**** Data for the task
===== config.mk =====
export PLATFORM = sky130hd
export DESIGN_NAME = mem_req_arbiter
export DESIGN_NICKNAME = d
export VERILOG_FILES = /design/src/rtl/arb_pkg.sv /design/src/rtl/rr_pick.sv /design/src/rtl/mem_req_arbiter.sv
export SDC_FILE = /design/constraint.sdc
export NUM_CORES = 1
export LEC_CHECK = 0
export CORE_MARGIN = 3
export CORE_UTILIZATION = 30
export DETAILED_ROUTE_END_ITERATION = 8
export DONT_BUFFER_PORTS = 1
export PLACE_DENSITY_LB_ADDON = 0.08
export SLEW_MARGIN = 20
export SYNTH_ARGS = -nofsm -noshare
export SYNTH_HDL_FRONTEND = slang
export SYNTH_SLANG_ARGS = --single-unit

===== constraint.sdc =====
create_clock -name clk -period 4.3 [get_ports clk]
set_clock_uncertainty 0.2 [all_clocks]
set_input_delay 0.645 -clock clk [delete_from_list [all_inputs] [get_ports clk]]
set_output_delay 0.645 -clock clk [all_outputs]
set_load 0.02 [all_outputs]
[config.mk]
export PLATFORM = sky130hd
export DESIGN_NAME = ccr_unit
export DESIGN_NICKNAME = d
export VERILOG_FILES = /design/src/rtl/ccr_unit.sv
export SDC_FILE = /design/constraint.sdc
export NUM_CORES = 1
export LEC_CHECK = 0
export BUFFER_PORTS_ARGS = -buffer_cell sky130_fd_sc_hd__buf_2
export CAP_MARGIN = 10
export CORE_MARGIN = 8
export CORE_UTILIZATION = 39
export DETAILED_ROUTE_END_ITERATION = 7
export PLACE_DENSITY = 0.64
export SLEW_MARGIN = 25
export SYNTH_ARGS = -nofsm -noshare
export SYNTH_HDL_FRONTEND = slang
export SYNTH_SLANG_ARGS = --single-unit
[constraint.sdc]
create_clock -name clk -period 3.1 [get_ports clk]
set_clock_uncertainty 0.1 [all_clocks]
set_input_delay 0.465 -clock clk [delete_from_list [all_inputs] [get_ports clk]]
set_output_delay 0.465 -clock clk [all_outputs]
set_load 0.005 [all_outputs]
********
**** Data for the task
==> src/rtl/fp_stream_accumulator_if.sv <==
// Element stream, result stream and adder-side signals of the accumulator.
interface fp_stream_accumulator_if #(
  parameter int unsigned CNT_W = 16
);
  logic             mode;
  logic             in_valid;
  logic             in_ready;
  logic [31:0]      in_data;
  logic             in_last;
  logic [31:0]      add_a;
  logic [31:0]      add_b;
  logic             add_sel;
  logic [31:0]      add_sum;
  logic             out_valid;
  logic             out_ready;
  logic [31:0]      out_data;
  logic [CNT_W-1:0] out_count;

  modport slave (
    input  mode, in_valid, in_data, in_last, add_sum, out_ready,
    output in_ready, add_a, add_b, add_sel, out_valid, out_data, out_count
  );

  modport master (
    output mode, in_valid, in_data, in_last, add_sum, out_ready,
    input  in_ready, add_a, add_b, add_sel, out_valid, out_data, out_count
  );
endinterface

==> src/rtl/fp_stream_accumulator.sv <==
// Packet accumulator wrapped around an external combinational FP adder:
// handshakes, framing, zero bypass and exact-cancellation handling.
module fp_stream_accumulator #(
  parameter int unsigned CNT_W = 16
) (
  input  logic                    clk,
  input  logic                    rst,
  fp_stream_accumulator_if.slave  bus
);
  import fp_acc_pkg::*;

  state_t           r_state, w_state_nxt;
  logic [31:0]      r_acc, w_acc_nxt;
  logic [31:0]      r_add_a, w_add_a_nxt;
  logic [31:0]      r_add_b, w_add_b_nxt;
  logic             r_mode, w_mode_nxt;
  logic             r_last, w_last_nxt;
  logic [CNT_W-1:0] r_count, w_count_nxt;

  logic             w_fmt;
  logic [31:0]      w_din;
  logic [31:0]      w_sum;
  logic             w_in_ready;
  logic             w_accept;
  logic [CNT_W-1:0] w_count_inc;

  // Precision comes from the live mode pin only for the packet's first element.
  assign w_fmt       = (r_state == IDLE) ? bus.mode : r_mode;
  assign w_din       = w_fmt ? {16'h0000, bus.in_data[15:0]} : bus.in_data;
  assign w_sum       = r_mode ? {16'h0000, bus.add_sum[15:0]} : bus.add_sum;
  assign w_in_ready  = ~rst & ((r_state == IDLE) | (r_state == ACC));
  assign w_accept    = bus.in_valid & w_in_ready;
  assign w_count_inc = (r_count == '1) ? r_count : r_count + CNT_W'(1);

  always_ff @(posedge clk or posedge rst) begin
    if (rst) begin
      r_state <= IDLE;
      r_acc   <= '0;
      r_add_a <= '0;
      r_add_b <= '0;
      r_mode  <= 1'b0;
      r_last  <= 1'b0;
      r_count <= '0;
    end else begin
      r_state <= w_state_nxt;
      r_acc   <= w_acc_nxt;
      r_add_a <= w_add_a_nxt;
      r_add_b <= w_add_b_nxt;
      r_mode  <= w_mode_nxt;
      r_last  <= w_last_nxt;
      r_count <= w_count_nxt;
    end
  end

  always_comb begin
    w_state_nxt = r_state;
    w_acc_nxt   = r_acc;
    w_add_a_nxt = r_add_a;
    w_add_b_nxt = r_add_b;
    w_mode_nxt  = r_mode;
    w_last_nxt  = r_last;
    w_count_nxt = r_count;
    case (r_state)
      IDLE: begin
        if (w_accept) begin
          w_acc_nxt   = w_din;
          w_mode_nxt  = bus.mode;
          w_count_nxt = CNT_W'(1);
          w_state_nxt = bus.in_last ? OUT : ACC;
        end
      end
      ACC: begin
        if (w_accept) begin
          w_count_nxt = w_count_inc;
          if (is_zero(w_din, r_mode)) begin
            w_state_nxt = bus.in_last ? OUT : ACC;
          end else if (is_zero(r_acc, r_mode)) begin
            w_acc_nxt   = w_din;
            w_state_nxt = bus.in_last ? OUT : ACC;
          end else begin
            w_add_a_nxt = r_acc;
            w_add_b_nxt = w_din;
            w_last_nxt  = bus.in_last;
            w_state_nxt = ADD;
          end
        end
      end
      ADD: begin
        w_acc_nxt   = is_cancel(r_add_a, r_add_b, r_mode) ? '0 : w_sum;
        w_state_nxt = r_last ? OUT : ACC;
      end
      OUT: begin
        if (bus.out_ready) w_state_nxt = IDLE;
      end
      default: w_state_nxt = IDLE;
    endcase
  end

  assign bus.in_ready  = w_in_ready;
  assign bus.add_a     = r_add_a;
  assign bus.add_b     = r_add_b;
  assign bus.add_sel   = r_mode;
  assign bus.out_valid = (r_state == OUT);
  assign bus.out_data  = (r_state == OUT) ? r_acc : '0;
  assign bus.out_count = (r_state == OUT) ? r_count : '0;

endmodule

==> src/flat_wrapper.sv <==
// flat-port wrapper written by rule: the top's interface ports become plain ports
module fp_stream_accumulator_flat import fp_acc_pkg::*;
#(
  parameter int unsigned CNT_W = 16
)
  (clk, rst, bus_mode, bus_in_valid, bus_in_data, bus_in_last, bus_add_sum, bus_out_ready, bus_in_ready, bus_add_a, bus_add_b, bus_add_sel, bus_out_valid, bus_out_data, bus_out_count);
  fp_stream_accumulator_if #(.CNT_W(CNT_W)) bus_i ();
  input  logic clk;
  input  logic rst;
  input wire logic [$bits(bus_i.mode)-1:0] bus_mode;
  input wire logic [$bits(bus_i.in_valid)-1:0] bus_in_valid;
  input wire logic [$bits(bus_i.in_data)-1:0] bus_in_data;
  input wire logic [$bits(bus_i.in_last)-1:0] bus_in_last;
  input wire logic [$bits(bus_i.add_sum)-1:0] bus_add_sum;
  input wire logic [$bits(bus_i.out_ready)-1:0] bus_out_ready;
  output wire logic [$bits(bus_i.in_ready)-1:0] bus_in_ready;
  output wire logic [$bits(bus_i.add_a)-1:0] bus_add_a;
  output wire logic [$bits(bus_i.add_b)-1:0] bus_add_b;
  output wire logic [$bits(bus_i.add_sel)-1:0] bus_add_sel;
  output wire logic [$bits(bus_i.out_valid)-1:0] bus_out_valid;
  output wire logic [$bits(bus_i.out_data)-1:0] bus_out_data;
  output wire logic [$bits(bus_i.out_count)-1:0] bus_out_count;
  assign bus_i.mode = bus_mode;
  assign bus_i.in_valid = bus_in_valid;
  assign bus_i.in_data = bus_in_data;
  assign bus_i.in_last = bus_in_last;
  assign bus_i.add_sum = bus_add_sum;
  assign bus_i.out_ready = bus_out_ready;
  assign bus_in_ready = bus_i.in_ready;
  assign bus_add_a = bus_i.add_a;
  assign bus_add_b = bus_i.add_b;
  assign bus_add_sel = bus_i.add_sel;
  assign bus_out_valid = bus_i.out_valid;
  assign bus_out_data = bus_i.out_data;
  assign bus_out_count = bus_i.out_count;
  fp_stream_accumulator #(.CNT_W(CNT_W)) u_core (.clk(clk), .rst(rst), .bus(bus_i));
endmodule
********
Prompt
Take the listing above and repeat exactly the lines from the one containing "[config.mk]" through the one containing "set_load 0.005 [all_outputs]", both included.

Response
[config.mk]
export PLATFORM = sky130hd
export DESIGN_NAME = ccr_unit
export DESIGN_NICKNAME = d
export VERILOG_FILES = /design/src/rtl/ccr_unit.sv
export SDC_FILE = /design/constraint.sdc
export NUM_CORES = 1
export LEC_CHECK = 0
export BUFFER_PORTS_ARGS = -buffer_cell sky130_fd_sc_hd__buf_2
export CAP_MARGIN = 10
export CORE_MARGIN = 8
export CORE_UTILIZATION = 39
export DETAILED_ROUTE_END_ITERATION = 7
export PLACE_DENSITY = 0.64
export SLEW_MARGIN = 25
export SYNTH_ARGS = -nofsm -noshare
export SYNTH_HDL_FRONTEND = slang
export SYNTH_SLANG_ARGS = --single-unit
[constraint.sdc]
create_clock -name clk -period 3.1 [get_ports clk]
set_clock_uncertainty 0.1 [all_clocks]
set_input_delay 0.465 -clock clk [delete_from_list [all_inputs] [get_ports clk]]
set_output_delay 0.465 -clock clk [all_outputs]
set_load 0.005 [all_outputs]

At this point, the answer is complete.